Court Opinion

ID: 9712226
Source: CourtListenerOpinion
Date Created: 2023-08-26 04:49:30.109698+00
Date Added: 2024-06-11T18:23:11.058747
License: Public Domain

JUSTICE FREEMAN, also dissenting: I find myself in a somewhat unusual situation in this case, for I agree with the majority that the better rule is that inconsistent verdicts should simply be allowed to stand. This is how I believed the issue should have been resolved in Klingenberg. See Klingenberg, 172 Ill. 2d at 285-89 (Miller, J, dissenting, joined by Freeman, J.). And yet I must dissent. The basis for my departure from the majority is the doctrine of stare decisis.3 I must agree with Justice McMorrow that neither the majority nor the special concurrence has given sufficient reason that stare decisis should not dictate our result.
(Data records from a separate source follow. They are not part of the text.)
--- config.mk ---
export PLATFORM = sky130hd
export DESIGN_NAME = mlp_train_sequencer
export DESIGN_NICKNAME = d
export VERILOG_FILES = /design/src/rtl/Common.sv /design/src/rtl/FixedPoint.sv /design/src/rtl/seq_loss_acc.sv /design/src/rtl/mlp_train_sequencer.sv
export SDC_FILE = /design/constraint.sdc
export NUM_CORES = 1
export LEC_CHECK = 0
export ABC_CLOCK_PERIOD_IN_PS = 2300
export BUFFER_PORTS_ARGS = -buffer_cell sky130_fd_sc_hd__buf_4
export CAP_MARGIN = 40
export CORE_UTILIZATION = 45
export CTS_CLUSTER_DIAMETER = 80
export DETAILED_ROUTE_END_ITERATION = 10
export PLACE_DENSITY = 0.79
export SLEW_MARGIN = 10
export SYNTH_ARGS = -nofsm -noshare
export SYNTH_HDL_FRONTEND = slang
export SYNTH_SLANG_ARGS = --single-unit
--- constraint.sdc ---
create_clock -name clk -period 2.3 [get_ports clk]
set_input_delay 0.23 -clock clk [delete_from_list [all_inputs] [get_ports clk]]
set_output_delay 0.23 -clock clk [all_outputs]
set_load 0.005 [all_outputs]
--- src/rtl/Common.sv ---
// Types shared across the MLP training blocks.
package Common;

    typedef enum logic [2:0] {
        IDLE   = 3'd0,
        LOAD   = 3'd1,
        SETTLE = 3'd2,
        UPDATE = 3'd3,
        DONE   = 3'd4
    } train_seq_state_t;

endpackage

--- src/rtl/FixedPoint.sv ---
// Signed Q8.8 fixed-point type and saturating helpers shared by the training datapath.
package FixedPoint;

    localparam int SFP_W    = 16;
    localparam int SFP_FRAC = 8;

    typedef logic signed [SFP_W-1:0] sfp;

    localparam sfp SFP_MAX = {1'b0, {(SFP_W-1){1'b1}}};
    localparam sfp SFP_MIN = {1'b1, {(SFP_W-1){1'b0}}};

    function automatic sfp sfp_add(input sfp a, input sfp b);
        logic signed [SFP_W:0] s;
        s = {a[SFP_W-1], a} + {b[SFP_W-1], b};
        // A sign mismatch between the two top bits means the sum left the Q8.8 range
        if (s[SFP_W] != s[SFP_W-1])
            return s[SFP_W] ? SFP_MIN : SFP_MAX;
        return s[SFP_W-1:0];
    endfunction

    function automatic sfp sfp_abs(input sfp a);
        if (a == SFP_MIN)
            return SFP_MAX;
        return a[SFP_W-1] ? -a : a;
    endfunction

endpackage

--- src/rtl/seq_loss_acc.sv ---
// Purpose: sums |error| over the UPDATE cycles of one epoch and reports the total.
// Latency: report appears the cycle after the epoch's last update, loss_valid for 1 cycle.
// Backpressure: none; report is a strobe and epoch_loss holds until the next one.
module seq_loss_acc
    import FixedPoint::*;
(
    input  logic clk,
    input  logic rst,
    input  logic clr,
    input  logic acc_en,
    input  logic epoch_end,
    input  sfp   err_abs,
    output sfp   epoch_loss,
    output logic loss_valid
);

    sfp acc;

    always_ff @(posedge clk or posedge rst) begin
        if (rst) begin
            acc        <= '0;
            epoch_loss <= '0;
            loss_valid <= 1'b0;
        end else begin
            loss_valid <= 1'b0;
            if (clr) begin
                acc <= '0;
            end else if (acc_en) begin
                if (epoch_end) begin
                    epoch_loss <= sfp_add(acc, err_abs);
                    loss_valid <= 1'b1;
                    acc        <= '0;
                end else begin
                    acc <= sfp_add(acc, err_abs);
                end
            end
        end
    end

endmodule

--- src/rtl/mlp_train_sequencer.sv ---
// Purpose: steps an MLP through LOAD/SETTLE/UPDATE per sample over all epochs; EPOCH_LOSS_EN adds loss reporting.
// Latency: SETTLE_CYCLES+2 cycles per sample, plus one DONE cycle at the end of the run.
// Backpressure: none; abort returns to IDLE on the next cycle from any busy state.
module mlp_train_sequencer
    import Common::*;
    import FixedPoint::*;
#(
    parameter int NUM_SAMPLES   = 4,
    parameter int NUM_EPOCHS    = 1000,
    parameter int SETTLE_CYCLES = 2
) (
    input  logic clk,
    input  logic rst,
    input  logic start,
    input  logic abort,
    input  sfp   lr_init,
    input  sfp   error,
    output logic [((NUM_SAMPLES > 1) ? $clog2(NUM_SAMPLES) : 1)-1:0] sample_addr,
    output logic training,
    output sfp   learning_rate,
    output logic [$clog2(NUM_EPOCHS+1)-1:0] epoch,
    output logic busy,
    output logic done,
    output logic loss_valid,
    output sfp   epoch_loss
);

    localparam int AW = (NUM_SAMPLES > 1) ? $clog2(NUM_SAMPLES) : 1;
    localparam int EW = $clog2(NUM_EPOCHS+1);
    localparam int SW = (SETTLE_CYCLES > 1) ? $clog2(SETTLE_CYCLES) : 1;

    localparam logic [AW-1:0] LAST_SAMPLE = AW'(NUM_SAMPLES-1);
    localparam logic [EW-1:0] LAST_EPOCH  = EW'(NUM_EPOCHS-1);
    localparam logic [SW-1:0] SETTLE_LOAD = SW'(SETTLE_CYCLES-1);

    train_seq_state_t state, state_nxt;
    logic [SW-1:0]    settle_cnt;
    logic             run_go;
    logic             last_sample;
    logic             last_epoch;

    assign run_go      = (state == IDLE) && start && !abort;
    assign last_sample = (sample_addr == LAST_SAMPLE);
    assign last_epoch  = (epoch == LAST_EPOCH);

    assign busy     = (state == LOAD) || (state == SETTLE) || (state == UPDATE);
    // Gating with abort keeps the aborting cycle from committing a weight update
    assign training = (state == UPDATE) && !abort;
    assign done     = (state == DONE) && !abort;

    always_comb begin
        state_nxt = state;
        case (state)
            IDLE:    if (run_go) state_nxt = LOAD;
            LOAD:    state_nxt = SETTLE;
            SETTLE:  if (settle_cnt == '0) state_nxt = UPDATE;
            UPDATE:  state_nxt = (last_sample && last_epoch) ? DONE : LOAD;
            DONE:    state_nxt = IDLE;
            default: state_nxt = IDLE;
        endcase
        if (state != IDLE && abort)
            state_nxt = IDLE;
    end

    always_ff @(posedge clk or posedge rst) begin
        if (rst) begin
            state         <= IDLE;
            settle_cnt    <= '0;
            sample_addr   <= '0;
            epoch         <= '0;
            learning_rate <= '0;
        end else begin
            state <= state_nxt;
            case (state)
                IDLE: begin
                    if (run_go) begin
                        sample_addr   <= '0;
                        epoch         <= '0;
                        learning_rate <= lr_init;
                    end
                end
                LOAD:   settle_cnt <= SETTLE_LOAD;
                SETTLE: if (settle_cnt != '0) settle_cnt <= settle_cnt - 1'b1;
                UPDATE: begin
                    if (!abort) begin
                        if (!last_sample) begin
                            sample_addr <= sample_addr + 1'b1;
                        end else if (!last_epoch) begin
                            sample_addr <= '0;
                            epoch       <= epoch + 1'b1;
                        end
                    end
                end
                default: ;
            endcase
        end
    end

`ifdef EPOCH_LOSS_EN
    seq_loss_acc u_loss_acc (
        .clk        (clk),
        .rst        (rst),
        .clr        (run_go),
        .acc_en     (training),
        .epoch_end  (last_sample),
        .err_abs    (sfp_abs(error)),
        .epoch_loss (epoch_loss),
        .loss_valid (loss_valid)
    );
`else
    logic unused_error;
    assign unused_error = ^error;
    assign epoch_loss   = '0;
    assign loss_valid   = 1'b0;
`endif

endmodule

==> results of run 1 <==
[cell families after synthesis]
family | count (synthesis) | share of synthesized area (%)
multiplexers | 6 | 3.69
buffers and inverters | 31 | 11.2
other | 1 | 0.221
AO/OA/AOI/OAI | 18 | 7.30
AND/OR/NAND/NOR | 99 | 27.4
XOR/XNOR | 3 | 1.55
flip-flops | 32 | 47.2
adder cells (fa/ha/maj) | 2 | 1.47
[worst max-delay path: cells and delay by family, from the launching register on]
| kind | cells | cell delay [ns] |
|---|---|---|
| compound gates | 1 | 0.15 |
| flops | 1 | 0.44 |
| simple gates | 3 | 1.10 |
| fa+ha+maj | 1 | 0.30 |
[power by group]
part / total (mW) / switching, mW / internal (mW) / leakage (nW)
combinational: 0.391 / 0.182 / 0.209 / 0.670
sequential: 0.721 / 0.0580 / 0.663 / 0.417
clock: 0.436 / 0.193 / 0.243 / 0.0445
[worst paths after layout]
check,end,slack (ns),cells after the start
setup / recovery,epoch[3]$_DFFE_PP0P_,0.24,5
setup reg to reg,epoch[3]$_DFFE_PP0P_,0.24,5
hold reg to reg,learning_rate[8]$_DFFE_PP0P_,0.48,2
min in group clk,learning_rate[0]$_DFFE_PP0P_,0.14,3
hold / removal,learning_rate[0]$_DFFE_PP0P_,0.04,3
max in group asynchronous,sample_addr[0]$_DFFE_PP0P_,1.98,3
[cell type report]
type                    count  area share [%]
multi-input cells         145            35.8
inverters                   3           0.523
clock buffers               7            4.01
clock inverters             1           0.348
repair buffers             56            19.5
flip-flops and latches     32            37.2
well taps                  46            2.67
[per-stage QoR]
| stage | std cells | util (%) | hold slack, ns | cell area [um2] |
|---|---|---|---|---|
| after floorplan | 208 | - | 0.335 | 1760 |
| after global placement | 282 | 59.4 | 0.346 | 2060 |
| after detailed placement | 282 | 59.4 | 0.349 | 2060 |
| after CTS | 290 | 62.1 | 0.0435 | 2150 |
| after global routing | 290 | 62.1 | 0.0640 | 2150 |
| final | 290 | 62.1 | 0.0356 | 2150 |
[registers in the layout, indices dropped and copies added (netlist names)]
register       count
learning_rate     16
epoch             10
state              3
sample_addr        2
settle_cnt         1
[per-layer routing]
metal | GRT usage, % | wire, um
met2 | 29.5 | 1570
met3 | 5.25 | 207
met5 | 0 | 0
met1 | 26.6 | 1570
met4 | 7.67 | 45
[cells in the final DEF, fill, tap and decap left out, types with 2 or more instances in the layout]
| cell type | Yosys | layout |
|---|---|---|
| nand2b_1 | 3 | 3 |
| dfrtp_1 | 32 | 32 |
| nand3_1 | 5 | 5 |
| o31ai_1 | 3 | 3 |
| inv_1 | 3 | 3 |
| or4_1 | 2 | 2 |
| xnor2_1 | 3 | 3 |
| nand2_1 | 58 | 58 |
| ha_1 | 2 | 2 |
| nand4_1 | 2 | 2 |
| nor4_1 | 2 | 2 |
| a211oi_1 | 2 | 2 |
| conb_1 | 1 | 17 |
| and4_1 | 2 | 2 |
| mux2i_1 | 4 | 4 |
| o21ai_0 | 4 | 4 |
| clkbuf_8 | 0 | 6 |
| a21oi_1 | 3 | 3 |
| mux2_2 | 2 | 2 |
| buf_4 | 17 | 56 |
| nor3_1 | 4 | 3 |
| nor2_1 | 12 | 12 |
==> key figures, run 1 <==
GRT
  – GRT Util Overall: about a fifth
  – First-pass GRT wire length: 6050 um
  – Grt ovf: 0
  – Initial antenna violation count: 0
  – Pin count of the biggest net entering global routing: 33
  – Vias in the first global route: around 1.4k

Timing
  – Setup violations, final: 0
  – Final Cycle Share: between 80% and 90%
  – RSZ-0062 raised after global routing: false
  – Final worst path period need: 2.06 ns
  – Maximum clock rate: just under 500 MHz
  – Tightest Pin Transition: approximately 0.56 ns
  – Final Hold Vio Count: 0
  – Setup TNS: 0 ns
  – Clk_skew: between 0.003 and 0.004 ns
  – Fin. max-slew vios: 0
  – Relative slew margins: roughly 62%
  – Final setup margin: 0.242 ns

Worst setup path
  – CP Capture Type: register
  – RR Startpoint: epoch[0]$_DFFE_PP0P_
  – Crit path max fanout: 10
  – Slowest CP cell: or4_1
  – CP peak stage delay: between 0.5 and 0.6 ns
  – CP arrival: 2.26 ns
  – Critical setup path kind: register to register
  – Crit path from: epoch[0]$_DFFE_PP0P_
  – CP Data Required Time: 2.51 ns
  – CP Cell Sequence: ha_1, and4bb_2, and4_1, or4_1, a21oi_1
  – Crit path launch type: register

Yosys
  – Synth cell types: 39
  – Post-synth top cells: nand2_1, dfrtp_1, buf_4, nor2_1, clkbuf_1
  – Post-synthesis instance total: about 190
  – Ys Warns: 0
  – Predominant post-synthesis flop cell: dfrtp_1
  – Most frequent cell after synthesis: nand2_1
  – Post-synthesis async set-or-reset flop share: between 90% and 100%
  – Post-Syn Area: between 0.0015 and 0.002 mm2
  – FF+latch count, synth: 32
  – Synth area leaders: dfrtp_1, nand2_1, buf_4, nor2_1, mux2i_1
  – Post-synth top area share: 47.2%
  – Syn_area_per_cell: between 8 and 9 um2
  – Post-synth EDFFs: 0
  – Sequential share of the synthesized area: 47.2%
  – Synth area leader: dfrtp_1

Clock network
  – Hold Buf Count CTS: 0
  – Post-CTS Setup Bufs: 0
  – Clock sinks: 32
  – Post-CTS Resized: 0
  – CTS Root Cell: clkbuf_8
  – Worst-path clk slew: 0.06 ns
  – H-tree depth: 2
  – CTS tree: done
  – Clock buffer depth: 2
  – Worst-Skew Late Latency: around 0.28 ns
  – Total CTS buffers: 5

Job
  – Max cap viols: 0

Place
  – Dpl hpwl: 2390 um
  – Pre-CTS setup slack: 0.269 ns
  – Placer Congestion: 0.762
  – PortBufs: 50

Cells and area
  – Layout cells sized above 1: ~28%
  – ANT cells: 0
  – Register Area: approximately 800 um2
  – Area delta synth->final: 27.0%
  – Nets: around 280
  – Fillers: between 300 and 400
  – Area of the multi-input gates: roughly 770 um2

Detailed routing
  – Drt wl/cell: about 12 um
  – Remaining DRCs: 0
  – Number of iterations in the first detailed-routing pass: 5
  – Via density: ~5.0
  – First DRT Iteration DRCs: 37
  – Antenna viol nets, final: 0
  – Via count: 1450
  – Final WL: around 3400 um

Die
  – Row cnt: 21
  – Core Region: roughly 0.0035 mm2
  – Initial Util: 48.9%
  – Num ports: 84
  – Die ar.: about 0.004 mm2
  – Chip width: 63.4 um
  – Chip Height: 63.4 um

Pwr
  – PD cells: roughly 720 mW/mm2
  – Leak Pwr: between 1 and 1.5 nW
  – Tot Pwr: approximately 1.5 mW
  – Maximum VDD drop: approximately 0.00053 V

Min path
  – Worst hold path class: primary input to asynchronous set/reset pin

Status
  – Status: complete, no violations
Note: power is estimated with default switching activity, not from simulation.
==> run 2: changes to the inputs <==
- ABC_CLOCK_PERIOD_IN_PS: 2300 -> 2200
- clock period: 2.3 -> 2.2 ns (I/O delays scaled with it)
==> run 2 against run 1 <==
  * Global-route usage down 0.51 points
  * Final cell count did not move
  * Total power grew 5.1%
  * Clock skew grew 0.0016 ns
  * Clock power up 5.5%
  * Combinational power is 5.9% higher
  * Non-clock buffer count unchanged
  * Count of clock-buffer cells in the layout unchanged
  * Design area unchanged
  * Via count shrank 2.6%
  * Fmax grew 0.38%
  * Worst setup slack lost 0.092 ns
  * Critical path type unchanged
==> key figures, run 2 (same netlist as run 1, synthesis figures left out) <==
Timing
  – Final Hold Vio Count: 0
  – Setup TNS: 0 ns
  – Final Cycle Share: just over 90%
  – Relative slew margins: 66.1%
  – Setup violations, final: 0
  – Clk_skew: around 0.0055 ns
  – Fin. max-slew vios: 0
  – Maximum clock rate: 488 MHz
  – Final worst path period need: just over 2 ns
  – Tightest Pin Transition: just under 0.5 ns
  – RSZ-0062 raised after global routing: false

Place
  – DP Area: 0.00206 mm2
  – Placer Congestion: about 0.74
  – Dpl hpwl: approximately 2500 um
  – PortBufs: 50

GRT
  – First-pass GRT wire length: 6020 um
  – Vias in the first global route: about 1.3k
  – Grt ovf: 0
  – Pin count of the biggest net entering global routing: 33
  – Initial antenna violation count: 0
  – GRT Util Overall: 19.1%

Detailed routing
  – Antenna viol nets, final: 0
  – Remaining DRCs: 0
  – Via density: a little under 5
  – Number of iterations in the first detailed-routing pass: 4
  – First DRT Iteration DRCs: 31
  – Via count: about 1.4k
  – Final WL: between 3000 and 4000 um
  – Drt wl/cell: approximately 12 um

Cells and area
  – Post-route cell area: around 0.0022 mm2
  – Nets: 281
  – Area delta synth->final: 27.0%
  – ANT cells: 0
  – Most common cell after layout, fill and taps aside: nand2_1
  – Layout cells sized above 1: between 20% and 30%
  – Commonest non-fill, non-tap cells in the layout: nand2_1, buf_4, dfrtp_1
  – Most flop-heavy register: learning_rate
  – Largest registers: learning_rate (16), epoch (10), state (3)
  – Largest register FFs: 16
  – Final core utilization: 62.1%

Min path
  – Worst hold path class: primary input to asynchronous set/reset pin

Clock network
  – Post-CTS Setup Bufs: 0
  – H-tree depth: 2
  – Worst-path clk slew: approximately 0.07 ns
  – CTS Root Cell: clkbuf_8
  – Clock sinks: 32
  – Total CTS buffers: 5
  – Clock buffer depth: 2
  – CTS tree: done
  – Worst-Skew Late Latency: about 0.28 ns

Worst setup path
  – Critical setup path kind: register to register
  – R2R Setup Slk: 0.15 ns
  – CP arrival: ~2.3 ns
  – Crit path launch type: register
  – R2R depth: 5
  – Slowest CP cell: or4_1
  – Buffers & Inverters on Critical Path: 0
  – Crit path max fanout: 10
  – CP Capture Type: register
  – CP peak stage delay: ~0.54 ns
  – CP Cell Sequence: ha_1, and4bb_2, and4_1, or4_1, a21oi_1
  – Crit path depth: 5
  – CP Data Required Time: between 2 and 2.5 ns
  – Family with the most delay on the worst path: simple AND/OR/NAND/NOR gates

Die
  – Core Region: around 0.0035 mm2
  – Die ar.: 0.00402 mm2
  – Row cnt: 21
  – Num ports: 84
  – Chip width: 63.4 um
  – Initial Util: between 40 and 50%
  – Chip Height: between 60 and 70 um

Job
  – Max cap viols: 0

Pwr
  – PD cells: roughly 760 mW/mm2
  – Leak Pwr: approximately 1.1 nW
  – Maximum VDD drop: 0.000500 V

Status
  – Status: complete, no violations
-- run 2: layout make-up --
cell class                      count  area (um2)
Fill cell                         319        1310
Sequential cell                    32         801
Multi-Input combinational cell    145         771
Timing Repair Buffer               56         420
Clock buffer                        7        86.3
Tap cell                           46        57.6
Inverter                            3        11.3
Clock inverter                      1        7.51
-- run 2: through the flow --
stage	std cells	worst slack, ns	hold slack (ns)	power [mW]
6_report	290	0.150	0.0216	1.63
5_1_grt	290	0.0308	0.0674	1.73
2_1_floorplan	208	0.224	0.325	0.979
3_3_place_gp	282	0.216	0.334	1.17
3_5_place_dp	282	0.161	0.336	1.18
4_1_cts	290	0.150	0.0358	1.64
-- run 2: per-layer routing --
metal / global-route usage, % / routed length (um)
met2: 31.6 / 1640
met4: 5.11 / 27
met1: 24.5 / 1640
met3: 4.89 / 189
met5: 0 / 0
-- run 2: timing repair --
action / CTS / global route
resized for setup: 0 / 1
hold buffers: 0 / 0
setup endpoints to repair: 0 / 1
-- run 2: final timing paths --
| path | to | startpoint |
|---|---|---|
| max | epoch[4]$_DFFE_PP0P_ | epoch[0]$_DFFE_PP0P_ |
| min | learning_rate[8]$_DFFE_PP0P_ | rst |
| max reg2reg | epoch[4]$_DFFE_PP0P_ | epoch[0]$_DFFE_PP0P_ |
| min reg2reg | learning_rate[8]$_DFFE_PP0P_ | learning_rate[8]$_DFFE_PP0P_ |
| max in group asynchronous | epoch[0]$_DFFE_PP0P_ | rst |
| min in group clk | learning_rate[7]$_DFFE_PP0P_ | lr_init[7] |
-- run 2: worst register-to-register path, delay by kind of cell (launching register included) --
family	cells	cell delay (ns)
flops	1	0.43
compound gates	1	0.15
simple gates	3	1.11
fa+ha+maj	1	0.30
-- run 2: power breakdown --
group / internal (mW) / total, mW / switching (mW)
registers: 0.693 / 0.753 / 0.0598
clock network: 0.254 / 0.460 / 0.207
logic: 0.219 / 0.414 / 0.195
==> run 3: changes to the inputs <==
- ABC_CLOCK_PERIOD_IN_PS: 2200 -> 2350
- HOLD_SLACK_MARGIN: not set -> 0.1
- clock period: 2.2 -> 2.35 ns (I/O delays scaled with it)
==> run 3 against run 2 <==
  * Worst setup slack better by 0.14 ns
  * Clock power decreased by 4.3%
  * Non-clock buffer count up 1
  * First-iteration DRC count rose by 65%
  * Global-route usage grew 0.99 points
  * Count of clock-buffer cells in the layout did not move
  * Critical path depth unchanged
  * Design area grew 0.46%
  * Die area unchanged
  * Sequential share of layout area decreased by 0.17 points
  * Register-to-register slack improved by 0.14 ns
Disagreement with the analysis employed in previous cases is simply not sufficient — such an exception would wholly swallow the rule. Accordingly, I join parts I, II, and IV of Justice McMorrow’s dissent. I do not join part III of her dissent, because I believe that if stare decisis is to be abandoned, the better course is to do away with inconsistent verdict analysis altogether, as the majority does.  This doctrine did not dictate nay vote in Klingenberg, which was the first Illinois case to consider whether we should continue to reverse inconsistent verdicts in the wake of Powell. That decision by the high court, reanalyzing and reaffirming the repudiation of the doctrine in the federal courts, was sufficient cause to reweigh the issue’s merits.